■ SOURCE MATERIAL
This is an optimization exercise on Yosys and OpenROAD, whose aim is small area, not a production implementation.
Only simulation tests tie the RTL to the original design; equivalence was not proved.
No driver is modelled on the clock port, so clock power and skew are understated where the tree is cut down; a real chip needs a root buffer or a tree.
Power figures rest on the tool's default switching activity, not on a simulated workload.

==> inputs of trial 89 <==
Design top_nec_uart, start of the top module:
module top_nec_uart #(
    parameter logic [27:0] MAX_TIMER_CNT = 27'd25_000_000 - 27'b1
) (
    input logic sys_clk,
    input logic sys_rst_n,
    input  logic remote_in,
    output logic uart_out
);
clock: 20.0 ns
lec_check: 0
cap_margin: 20
core_margin: 2
core_utilization: 40
cts_buf_list: sky130_fd_sc_hd__clkbuf_4
cts_cluster_diameter: 100
cts_cluster_size: 30
slew_margin: 20
run.sh (not shown) runs the stock make flow with config.mk's settings and CLKGATE_MAP_FILE= SYNTH_SCRIPT=/design/flow/synth_recipe.tcl, a recipe that flattens the netlist after the stock synthesis.
==> inputs of build 23, as changes to trial 89 <==
--- a/flow/config.mk
+++ b/flow/config.mk
@@ -8,7 +8,4 @@
 export CAP_MARGIN = 20
 export CORE_MARGIN = 2
 export CORE_UTILIZATION = 40
-export CTS_BUF_LIST = sky130_fd_sc_hd__clkbuf_4
-export CTS_CLUSTER_DIAMETER = 100
-export CTS_CLUSTER_SIZE = 30
 export SLEW_MARGIN = 20
==> qor summary <==
| metric | build 23 | trial 89 |
|---|---|---|
| Slack of the critical path | 9990 ps | 9900 ps |
| Share of power burned in registers | 57.7% | 63.8% |
| Net Sw Power | 53.9 uW | 50.9 uW |
| Met2 wire len | 4190 um | 4170 um |
| Power Density | 48.9 mW/mm2 | 44.7 mW/mm2 |
| Layout overhead on the synthesized area | 6.37% | 5.12% |
| Routed wire length | 9160 um | 9060 um |
| Clock skew after layout | 10.0 ps | 20.8 ps |
| Worst Path Arrival | 6010 ps | 6100 ps |
| Internal power | 180 uW | 160 uW |
| Transition time at the pin with the least slew margin | 936 ps | 927 ps |
| Outcome | no timing/DRC/antenna violations | no timing/DRC/antenna violations |
| All-Layer GR Usage | 16.3% | 16.3% |
| Multi-input combinational area share | 54.3% | 55.0% |
| Clk pwr | 97.3 uW | 74.9 uW |
| VDD IR max | 0.0264 mV | 0.0274 mV |
| End-of-flow core utilization | 43.9% | 43.4% |
| Final non-filler cell area | 0.00478 mm2 | 0.00473 mm2 |
| Minimum clock period | 10010 ps | 10100 ps |
| Met3 wire len | 281 um | 275 um |
| Part of the power in the clock network | 41.6% | 35.4% |
| Number of fill cells | 1054 | 1059 |
| Fraction of the cycle the final worst path needs | 50.1% | 50.5% |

■ EXERCISE DETAILS
Search the data for "module" and list every line in which it occurs.

■ EXPECTED ANSWER
Design top_nec_uart, start of the top module:
module top_nec_uart #(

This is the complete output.